*** Block opens ***

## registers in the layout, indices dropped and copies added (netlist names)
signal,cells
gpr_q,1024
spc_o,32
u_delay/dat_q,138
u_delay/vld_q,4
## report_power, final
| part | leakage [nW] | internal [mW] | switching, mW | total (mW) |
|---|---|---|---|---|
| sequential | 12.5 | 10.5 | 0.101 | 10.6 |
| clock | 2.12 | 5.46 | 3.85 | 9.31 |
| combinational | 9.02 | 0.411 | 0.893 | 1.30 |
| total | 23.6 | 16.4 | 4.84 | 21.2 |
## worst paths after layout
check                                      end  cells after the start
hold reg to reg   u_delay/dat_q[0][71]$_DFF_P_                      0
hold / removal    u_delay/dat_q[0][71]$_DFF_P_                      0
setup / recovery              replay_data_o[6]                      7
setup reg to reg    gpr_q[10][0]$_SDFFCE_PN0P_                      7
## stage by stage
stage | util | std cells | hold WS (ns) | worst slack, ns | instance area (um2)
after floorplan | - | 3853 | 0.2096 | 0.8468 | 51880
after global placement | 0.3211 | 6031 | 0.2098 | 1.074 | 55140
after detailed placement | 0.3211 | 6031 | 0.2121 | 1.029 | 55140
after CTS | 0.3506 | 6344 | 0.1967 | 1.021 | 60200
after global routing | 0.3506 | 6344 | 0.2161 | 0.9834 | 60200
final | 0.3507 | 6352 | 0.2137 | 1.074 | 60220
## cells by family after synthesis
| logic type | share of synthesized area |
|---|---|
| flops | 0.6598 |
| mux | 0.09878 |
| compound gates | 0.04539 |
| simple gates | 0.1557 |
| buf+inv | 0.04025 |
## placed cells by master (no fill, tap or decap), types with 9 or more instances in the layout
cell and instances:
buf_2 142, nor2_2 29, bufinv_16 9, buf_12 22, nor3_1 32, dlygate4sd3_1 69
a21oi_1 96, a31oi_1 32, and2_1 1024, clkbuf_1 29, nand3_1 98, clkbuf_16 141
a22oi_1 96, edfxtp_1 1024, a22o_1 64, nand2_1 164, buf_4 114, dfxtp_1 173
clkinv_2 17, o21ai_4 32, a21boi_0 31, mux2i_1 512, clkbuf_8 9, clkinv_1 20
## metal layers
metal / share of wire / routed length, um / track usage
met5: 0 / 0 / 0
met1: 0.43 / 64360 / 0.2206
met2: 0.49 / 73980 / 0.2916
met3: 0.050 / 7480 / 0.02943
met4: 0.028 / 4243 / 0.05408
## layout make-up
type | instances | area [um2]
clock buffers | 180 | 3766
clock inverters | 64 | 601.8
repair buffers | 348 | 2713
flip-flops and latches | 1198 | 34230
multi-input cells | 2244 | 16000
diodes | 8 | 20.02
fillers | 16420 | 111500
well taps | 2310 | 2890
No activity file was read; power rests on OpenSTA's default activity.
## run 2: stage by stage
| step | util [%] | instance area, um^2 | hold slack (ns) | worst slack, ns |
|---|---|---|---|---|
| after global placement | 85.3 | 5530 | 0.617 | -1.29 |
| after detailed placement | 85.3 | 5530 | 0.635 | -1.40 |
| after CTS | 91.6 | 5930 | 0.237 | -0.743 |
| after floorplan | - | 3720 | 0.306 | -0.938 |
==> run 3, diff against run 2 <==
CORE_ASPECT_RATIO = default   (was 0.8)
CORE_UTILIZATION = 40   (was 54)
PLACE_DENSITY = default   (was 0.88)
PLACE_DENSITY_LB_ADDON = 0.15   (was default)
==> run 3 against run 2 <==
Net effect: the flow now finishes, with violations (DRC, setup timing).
## src/rtl/newton_join_buffer.sv

```systemverilog
// newton_join_buffer: fork/join alignment buffer for the Newton datapath.
// Branch A words wait in a DEPTH-entry FIFO until a branch B word arrives.
// The oldest A word and the B word then leave together as one registered pair.
// Optional feature macro: NEWTON_JOIN_BYPASS_EN. When it is defined, an empty
// FIFO lets a_data pair directly with b_data in one edge.
// Ports:
//   clk, rst_n         clock, async active-low reset
//   a_data/a_vd/a_rd   short-path operand in
//   b_data/b_vd/b_rd   long-path operand in
//   out_a/out_b        registered operand pair
//   out_vd/out_rd      pair handshake
//   count              FIFO occupancy, 0..DEPTH
module newton_join_buffer #(
    parameter int WIDTH = 2,
    parameter int DEPTH = 8,
    localparam int CW = $clog2(DEPTH + 1)
) (
    input  logic             clk,
    input  logic             rst_n,
    input  logic [WIDTH-1:0] a_data,
    input  logic             a_vd,
    output logic             a_rd,
    input  logic [WIDTH-1:0] b_data,
    input  logic             b_vd,
    output logic             b_rd,
    output logic [WIDTH-1:0] out_a,
    output logic [WIDTH-1:0] out_b,
    output logic             out_vd,
    input  logic             out_rd,
    output logic [CW-1:0]    count
);

    localparam int PW = (DEPTH > 1) ? $clog2(DEPTH) : 1;
    localparam logic [CW-1:0] FULL = CW'(DEPTH);
    localparam logic [PW-1:0] LAST = PW'(DEPTH - 1);

    localparam logic [0:0] EMPTY = 1'b0;
    localparam logic [0:0] HELD  = 1'b1;

    logic [WIDTH-1:0] mem [DEPTH];
    logic [PW-1:0]    wr_ptr;
    logic [PW-1:0]    rd_ptr;
    logic [CW-1:0]    cnt;
    logic [0:0]       state;

    logic free;
    logic nempty;
    logic byp;
    logic join_f;
    logic push;
    logic load;

    assign out_vd = (state == HELD);
    assign count  = cnt;
    assign free   = !out_vd || out_rd;
    assign nempty = (cnt != '0);

    // a_rd looks only at the registered count, gated low while in reset.
    assign a_rd = rst_n && (cnt < FULL);

`ifdef NEWTON_JOIN_BYPASS_EN
    assign byp  = rst_n && !nempty && a_vd && b_vd && free;
    assign b_rd = rst_n && (nempty || a_vd) && free;
`else
    assign byp  = 1'b0;
    assign b_rd = rst_n && nempty && free;
`endif

    assign join_f = rst_n && b_vd && nempty && free;
    // A bypassed word goes straight to out_a and never occupies the FIFO.
    assign push   = a_vd && a_rd && !byp;
    assign load   = join_f || byp;

    always_ff @(posedge clk) begin
        if (push) begin
            mem[wr_ptr] <= a_data;
        end
    end

    always_ff @(posedge clk or negedge rst_n) begin
        if (!rst_n) begin
            wr_ptr <= '0;
            rd_ptr <= '0;
            cnt    <= '0;
        end else begin
            if (push) begin
                wr_ptr <= (wr_ptr == LAST) ? '0 : wr_ptr + PW'(1);
            end
            if (join_f) begin
                rd_ptr <= (rd_ptr == LAST) ? '0 : rd_ptr + PW'(1);
            end
            unique case ({push, join_f})
                2'b10:   cnt <= cnt + CW'(1);
                2'b01:   cnt <= cnt - CW'(1);
                default: cnt <= cnt;
            endcase
        end
    end

    // The output pair register. It reloads back-to-back when a join
    // coincides with the downstream taking the current pair.
    always_ff @(posedge clk or negedge rst_n) begin
        if (!rst_n) begin
            state <= EMPTY;
            out_a <= '0;
            out_b <= '0;
        end else if (load) begin
            state <= HELD;
            out_a <= byp ? a_data : mem[rd_ptr];
            out_b <= b_data;
        end else if (out_rd) begin
            state <= EMPTY;
        end
    end

endmodule

```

*** Block closes ***

▶ **PROBLEM STATEMENT**
Restate verbatim the first line above and all lines after it through the line containing "## stage by stage"; omit the rest.

▶ **SOLUTION TO THIS PROBLEM**
## registers in the layout, indices dropped and copies added (netlist names)
signal,cells
gpr_q,1024
spc_o,32
u_delay/dat_q,138
u_delay/vld_q,4
## report_power, final
| part | leakage [nW] | internal [mW] | switching, mW | total (mW) |
|---|---|---|---|---|
| sequential | 12.5 | 10.5 | 0.101 | 10.6 |
| clock | 2.12 | 5.46 | 3.85 | 9.31 |
| combinational | 9.02 | 0.411 | 0.893 | 1.30 |
| total | 23.6 | 16.4 | 4.84 | 21.2 |
## worst paths after layout
check                                      end  cells after the start
hold reg to reg   u_delay/dat_q[0][71]$_DFF_P_                      0
hold / removal    u_delay/dat_q[0][71]$_DFF_P_                      0
setup / recovery              replay_data_o[6]                      7
setup reg to reg    gpr_q[10][0]$_SDFFCE_PN0P_                      7
## stage by stage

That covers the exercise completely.